And the library claims to let people borrow books for free, while receiving thousands of dollars in grants!
Quote:
2. Allofmp3.com, the well-known Russian website, has not been licensed by a single IFPI member, has been disowned by right holder groups worldwide and is facing criminal proceedings in Russia.

They obeyed Russian law and actually sold customers music without a leash.
Quote:
3. Organised criminal gangs and even terrorist groups use the sale of counterfeit CDs to raise revenue and launder money.

Mr. IFPI apparently doesn't know how to spell "organized". Yes, I agree, some criminals do make money off music. Perhaps the labels should stop selling it to them.
Quote:
4. Illegal file-sharers dont care whether the copyright infringing work they distribute is from a major or independent label.

How horrible! Those smelly, independent labels don't deserve anywhere near as much special treatment as a rich, major label!
Quote:
5. Reduced revenues for record companies mean less money available to take a risk on "underground" artists and more inclination to invest in "bankers" like American Idol stars.

You won't invest in small artists no matter what your revenues are.
Quote:
6. ISPs often advertise music as a benefit of signing up to their service, but facilitate the illegal swapping on copyright infringing music on a grand scale.

Car manufacturers often advertise their cars ability to accelerate quickly, but people speeding in those cars cause thousands of accidents each year. Car manufacturers need to get with the program!
Quote:
7. The anti-copyright movement does not create jobs, exports, tax revenues and economic growth it largely consists of people pontificating on a commercial world about which they know little.

Yes, we are all peasants who know nothing about how the world works. Here's what I know - artists write music, not labels. Why do the labels make more money off the music than the artists, especially in an age when technology has made distribution quicker, easier and cheaper than ever?
Quote:
8. Piracy is not caused by poverty. Professor Zhang of Nanjing University found the Chinese citizens who bought pirate products were mainly middle or higher income earners.

What kind of logic is this? Impoverished people aren't go to buy much of anything - pirated or not.
Quote:
9. Most people know it is wrong to file-share copyright infringing material but won't stop till the law makes them, according to a recent study by the Australian anti-piracy group MIPI.

Correction: Most people know it is illegal to file-share copyright infringing material. Most people also know it's illegal to speed and jaywalk, but I bet you've done it.
Quote:
10. P2P networks are not hotbeds for discovering new music. It is popular music that is illegally file-shared most frequently.

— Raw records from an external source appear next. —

===== config.mk =====
export PLATFORM = sky130hd
export DESIGN_NAME = dbg_reg_target
export DESIGN_NICKNAME = d
export VERILOG_FILES = /design/src/rtl/dbg_reg_target.sv
export SDC_FILE = /design/constraint.sdc
export NUM_CORES = 1
export LEC_CHECK = 0
export ABC_AREA = 1
export BUFFER_PORTS_ARGS = -buffer_cell sky130_fd_sc_hd__buf_2
export CAP_MARGIN = 15
export CORE_ASPECT_RATIO = 1.4
export CORE_MARGIN = 8
export CORE_UTILIZATION = 55
export CTS_CLUSTER_SIZE = 10
export DETAILED_ROUTE_END_ITERATION = 10
export HOLD_SLACK_MARGIN = 0.12
export PLACE_DENSITY = 0.72
export SYNTH_ARGS = -nofsm -noshare
export SYNTH_HDL_FRONTEND = slang
export SYNTH_SLANG_ARGS = --single-unit

===== constraint.sdc =====
create_clock -name clk -period 1.9 [get_ports clk]
set_input_delay 0.38 -clock clk [delete_from_list [all_inputs] [get_ports clk]]
set_output_delay 0.38 -clock clk [all_outputs]
set_load 0.005 [all_outputs]
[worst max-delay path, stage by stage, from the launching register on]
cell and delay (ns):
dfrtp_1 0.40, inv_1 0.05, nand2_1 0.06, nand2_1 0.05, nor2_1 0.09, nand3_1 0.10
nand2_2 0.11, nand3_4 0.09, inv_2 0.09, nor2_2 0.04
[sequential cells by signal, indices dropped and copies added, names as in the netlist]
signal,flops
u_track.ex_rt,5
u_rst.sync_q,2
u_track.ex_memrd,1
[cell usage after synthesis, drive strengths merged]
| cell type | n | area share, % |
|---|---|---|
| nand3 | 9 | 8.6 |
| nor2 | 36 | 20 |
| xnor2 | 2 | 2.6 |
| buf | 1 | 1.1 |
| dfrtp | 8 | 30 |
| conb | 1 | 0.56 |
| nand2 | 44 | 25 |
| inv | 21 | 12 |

Your first statement is a lie and you act as though your second somehow enforces it.

The IFPI is a perfect example of just how crazy too much power can make people. It's obvious that they have no grasp of reality and are so intoxicated with greed that they can't even see clearly enough to keep from biting the hand that feeds them.

1631.5.2007 22:02

the cartels are just so desperate to keep control of the music - its funny, because now consumers are taking control of the music away from the cartels and deciding what we like ie myspace etc, instead of being spoonfed all the time


"Reduced revenues for record companies mean less money available to take a risk on "underground" artists and more inclination to invest in "bankers" like American Idol stars."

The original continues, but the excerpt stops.